Kathleen Clary Miller has written 300+ columns and stories for periodicals both local and national, and has authored three books (www.amazon.com/author/millerkathleenclary). She lives in the woods of the Ninemile Valley, thirty miles west of Missoula.
I am making a statement tantamount to a terminal patient raising her hand in protest and announcing, “No more treatments!” Mine is not over something life-threatening unless you consider that to most blondes, the hair color in the bow is directly tied to the fragile ego.
After thirteen years of it, I am just saying “no” to color: let the gray grow in! “I don’t know if I like this idea, Mom,” my oldest daughter Clary sheepishly admitted during one of our recent phone conversations between New York and Huson, Montana. “Aren’t you afraid you’ll look like ‘The Picture of Dorian Gray’—ancient overnight?”
“But you’ll look older!” protested Kate, my youngest in Arizona. Guess what, girls? I am older. At least I can “skype” with Kate, live video feed included. She can observe the gradual shift from blonde to whatever it turns out to be. She won’t experience the initial shock Clary does next time she steps off the plane.

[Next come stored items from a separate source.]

Context: an optimization exercise on an open-source flow, tuned for small area, a short achievable clock period and few clock cycles per item. The choices shown serve that exercise and are no tape-out recipe.
Where RTL was checked, it was by simulation tests only, not by an equivalence proof against the original.

==> inputs of run K <==
==> flow/design.v (excerpt) <==
module aes_dp (
  input  wire         clk,
  input  wire         rst,         
  input  wire         in_valid,
  output wire         in_ready,
  input  wire [1:0]   in_op,       
  input  wire         in_key256,   
  input  wire [255:0] in_key,
  input  wire [127:0] in_data,
  output reg          out_valid,
  output wire [127:0] out_data
);
export LEC_CHECK = 0
export CAP_MARGIN = 20
export CORE_MARGIN = 2
export CORE_UTILIZATION = 50
export CTS_CLUSTER_DIAMETER = 80
export CTS_CLUSTER_SIZE = 30
export PLACE_DENSITY = 0.6
export SLEW_MARGIN = 40
create_clock -name core_clock -period 12.0 [get_ports {clk}]
standard.sh (not shown) runs the stock make flow with config.mk's settings and CLKGATE_MAP_FILE= SYNTH_SCRIPT=/design/flow/synth_recipe.tcl, a recipe that flattens the netlist after the stock synthesis.
==> flow/flow/run.sh <==
#!/bin/bash
# The standard layout (the standard.sh: standard synthesis, floorplan,
# placement, CTS, routing) with two changes to how it is made:
# - repair_timing is asked to keep a larger setup margin, so that it sizes
#   and buffers the longest paths further;
# - the buffer that every input and output port gets is a buf_1 rather than
#   the cell buffer_ports picks by default (a delay buffer).
set -euo pipefail
bash standard.sh SETUP_SLACK_MARGIN=7.4 "BUFFER_PORTS_ARGS=-buffer_cell sky130_fd_sc_hd__buf_1" finish > standard.log 2>&1
==> inputs of run Y, as changes to run K <==
--- a/flow/design.v
+++ b/flow/design.v
@@ -196,16 +196,17 @@
   function integer sr_src(input integer p);
     sr_src = (p % 4) + 4 * (((p / 4) + (p % 4)) % 4);
   endfunction
   function integer isr_src(input integer p);
     isr_src = (p % 4) + 4 * (((p / 4) - (p % 4) + 4) % 4);
   endfunction
   reg [127:0] ra, rout;      
   reg [191:0] rb;            
+  reg [127:0] ka;            
   reg [255:0] ks, kw;
   reg [47:0]  kmid;          
   reg         grp;           
   reg [4:0]   gcnt;          
   reg         gdec;          
   reg         g256;          
   reg         s1;            
   reg         pk, pk_dec, pk_ra;    
@@ -218,26 +219,25 @@
   reg [3:0]   gkh;
   reg         kw256;
   reg         kdir_ld;       
   reg         kx_load, ks_swap;
   reg         k1_go, k1_ks, k1_fwd, k1_cv;
   reg [9:0]   k1_p;          
   reg         k2_go, k2_fwd, k2_cv;
   reg [7:0]   k2_rcon;
-  reg         a_act, a_park, a_dec, a_first, a_last, a_kks, a_kkw;
+  reg         a_act, a_park, a_dec, a_first, a_last;
   wire        k1_rot  = k1_p[9];
   wire        k1_tinx = k1_p[8];
   reg         b_dec, b_fin;
   reg         rdy;
   assign in_ready = rdy;
   assign out_data = rout;
   genvar g;
   wire [127:0] mc = {mix_col(ra[127:96]), mix_col(ra[95:64]), mix_col(ra[63:32]), mix_col(ra[31:0])};
-  wire [127:0] ka = ({128{a_kks}} & ks[255:128]) | ({128{a_kkw}} & kw[255:128]);
   wire [127:0] xa = (a_first ? ra : mc) ^ ka;
   wire [127:0] te, td;
   wire [191:0] rb_d;
   generate
     for (g = 0; g < 16; g = g + 1) begin : g_sa
       aes_sb_in u_in (.x(xa[127-8*g -: 8]), .te(te[127-8*g -: 8]), .td(td[127-8*g -: 8]));
     end
     for (g = 0; g < 16; g = g + 1) begin : g_sm
@@ -389,21 +389,24 @@
     end else if (cv_want && !acc_key) begin
       ks_swap_n = cv_swap;
       k1_go_n = cv_k1; k1_ks_n = 1'b1; k1_fwd_n = cv_fwd; k1_cv_n = cv_k1;
       k1_p_n  = kparm(khs_s, cv_fwd, k256);
     end
     last_n = g256_n ? 5'd28 : 5'd20;
     rdy_n  = !pk_n && !pr_n;
   end
+  wire [127:0] ks_h_s = (ks_swap || k2_ks) ? ks[127:0] : ks[255:128];
+  wire [127:0] kw_h_s = kx_load ? ks[255:128] : (k2_kw ? kB : kA);
   wire         ka_ks  = !g_mid_n;
   wire         ka_0   = gdec && (gcnt_c != 5'd1);
   always @(posedge clk) begin
     rb   <= rb_d;
     ra   <= (rdy && !to_rout) ? in_data : (xfer ? rout : v);
+    ka   <= a_park_n ? 128'h0 : (ka_ks ? ks_h_s : (ka_0 ? 128'h0 : kw_h_s));
     if (rdy && to_rout)  rout <= in_data;
     else if (!pr || xfer) rout <= y ^ kb;
     kmid <= kmid_d;
     if (kx_load)    kw <= ks;
     else if (k2_kw) kw <= {kB, k_n};
     if (acc_key)      ks <= in_key;
     else if (ks_swap) ks <= {ks[127:0], ks[255:128]};
     else if (k2_ks)   ks <= {ks[127:0], k_n};
@@ -414,17 +417,16 @@
       pk <= 1'b0; pk_dec <= 1'b0; pk_ra <= 1'b0; pk_ev <= 1'b0;
       pr <= 1'b0; pr_dec <= 1'b0; to_rout <= 1'b0;
       khs <= 4'd1; ksf <= 1'b1; k256 <= 1'b0; kdir_ld <= 1'b0;
       gkh <= 4'd0; kw256 <= 1'b0;
       kx_load <= 1'b0; ks_swap <= 1'b0;
       k1_go <= 1'b0; k1_ks <= 1'b0; k1_fwd <= 1'b0; k1_cv <= 1'b0; k1_p <= 10'd0;
       k2_go <= 1'b0; k2_cv <= 1'b0;
       a_act <= 1'b0; a_park <= 1'b0; a_dec <= 1'b0; a_first <= 1'b0; a_last <= 1'b0;
-      a_kks <= 1'b0; a_kkw <= 1'b0;
       b_dec <= 1'b0; b_fin <= 1'b0;
       rdy <= 1'b1;
       out_valid <= 1'b0;
     end else begin
       grp <= grp_n; gcnt <= gcnt_n; gdec <= gdec_n; g256 <= g256_n; s1 <= s1_n;
       pk <= pk_n; pk_dec <= pk_dec_n; pk_ra <= pk_ra_n; pk_ev <= pk_ev_n;
       pr <= pr_n; pr_dec <= pr_dec_n;
       to_rout <= grp_n && (gcnt_n != 5'd0) && (gcnt_n < last_n - 5'd1);
@@ -437,16 +439,14 @@
       gkh <= gkh_s;
       if (kx_load) kw256 <= k256;
       kx_load <= kx_load_n; ks_swap <= ks_swap_n;
       k1_go <= k1_go_n; k1_ks <= k1_ks_n; k1_fwd <= k1_fwd_n; k1_cv <= k1_cv_n && !acc_key;
       k1_p <= k1_p_n;
       k2_go <= k1_go && !(k1_cv && acc_key); k2_cv <= k1_cv;
       a_act <= a_act_n; a_park <= a_park_n; a_dec <= a_dec_n;
       a_first <= !g_mid_n || (gcnt_c == 5'd1) || a_park_n; a_last <= a_last_n;
-      a_kks <= !a_park_n && ka_ks;
-      a_kkw <= !a_park_n && !ka_ks && !ka_0;
       b_dec <= a_dec && !a_park; b_fin <= a_act && a_last;
       rdy <= rdy_n;
       out_valid <= b_fin;
     end
   end
 endmodule
==> flow/flow/run.sh (replaced) <==
#!/bin/bash
# The standard layout (the standard.sh: standard synthesis, floorplan,
# placement, CTS, routing) with two changes to how it is made:
# - repair_timing is asked to keep a larger setup margin, so that it sizes
#   and buffers the longest paths further;
# - the buffer that every input and output port gets is a buf_2 rather than
#   the cell buffer_ports picks by default (a delay buffer).
set -euo pipefail
bash standard.sh SETUP_SLACK_MARGIN=7.5 "BUFFER_PORTS_ARGS=-buffer_cell sky130_fd_sc_hd__buf_2" finish > standard.log 2>&1
Settings changed: CTS_CLUSTER_DIAMETER 80 to default, CTS_CLUSTER_SIZE 30 to default, TNS_END_PERCENT from default to 0.
==> qor summary <==
Count of inverters other than clock inverters in the layout: run K 172; run Y 307
Number of clock buffers in the layout: run K 101; run Y 204
Run status: run K timing/DRC/antenna clean; run Y timing/DRC/antenna clean
Area used by multi-input combinational logic: run K 70,600 um2; run Y 72,500 um2
Filler Cells Inserted: run K 16,700; run Y 18,100
Layout Nets: run K 12,000; run Y 13,200
Synth top area share: run K 20.0%; run Y 18.8%
Nonclk buf count: run K 1,026; run Y 920
Post-detailed-route wirelength per cell: run K 28.0 um; run Y 28.9 um
Relative area change from synthesis to final layout: run K 17.5%; run Y 16.7%
Syn Nets: run K 11,500; run Y 12,900
CP Data Arrival Time: run K 5.35 ns; run Y 5.25 ns
Placement-stage cell area: run K 100,000 um2; run Y 107,000 um2
Testbench counts of run K, summed over its fixed seeds: cycles 22,591, blocks 1,732.
Testbench counts of run Y, summed over its fixed seeds: cycles 22,591, blocks 1,732.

I’m tired of trying so hard to deny that I am the mother of –ahem—twenty-something-year olds. . The once intermittent weave has graduated over the last few years into an every six-week procedure that involves low lights, highlights, and overall root color. Toxic fumes fill the salon air as I try not to breathe too deeply for the hours it takes to maintain what has, over time, resembled less and less natural blonde and more and more an oddly greenish or rather orange hue, depending on the light I’m standing in. High or low, all I know is that it isn’t any color I’ve seen in nature.
I may have been destined to look younger in my casket if I hadn’t made this momentous decision, but who knows? My untimely death might have been due to some cancer caused by the chemicals. So now my priority is longevity, not the looks of my locks.
“Wouldn’t you rather I live longer and look older than die trying to resemble a third sister?” I plead with my daughters. Not to mention the fact that I could have fed a third world country on what I’ve spent on hair processing over the years. My wallet feels freedom in a challenging economic climate as surely as my scalp is liberated.
“Isn’t your generation supposed to be overboard-vigilant about such issues?” I ask them. I’ve cleaned out my cosmetic drawers (yes, there is more than one) and kept only what I need. I will wear mascara when I go to town — I have to, or I look like a corpse with no eyelashes. I’ve stopped buying clothes that are more trendy than truly appropriate for “my age,” and I’ve adjusted my exercise routine so I don’t pound the pavement while running headfirst into a hip replacement. As a result of such housecleaning and purpose, I have a grab bag full of goodies for both of my girls. That’s when they begin to see certain advantages.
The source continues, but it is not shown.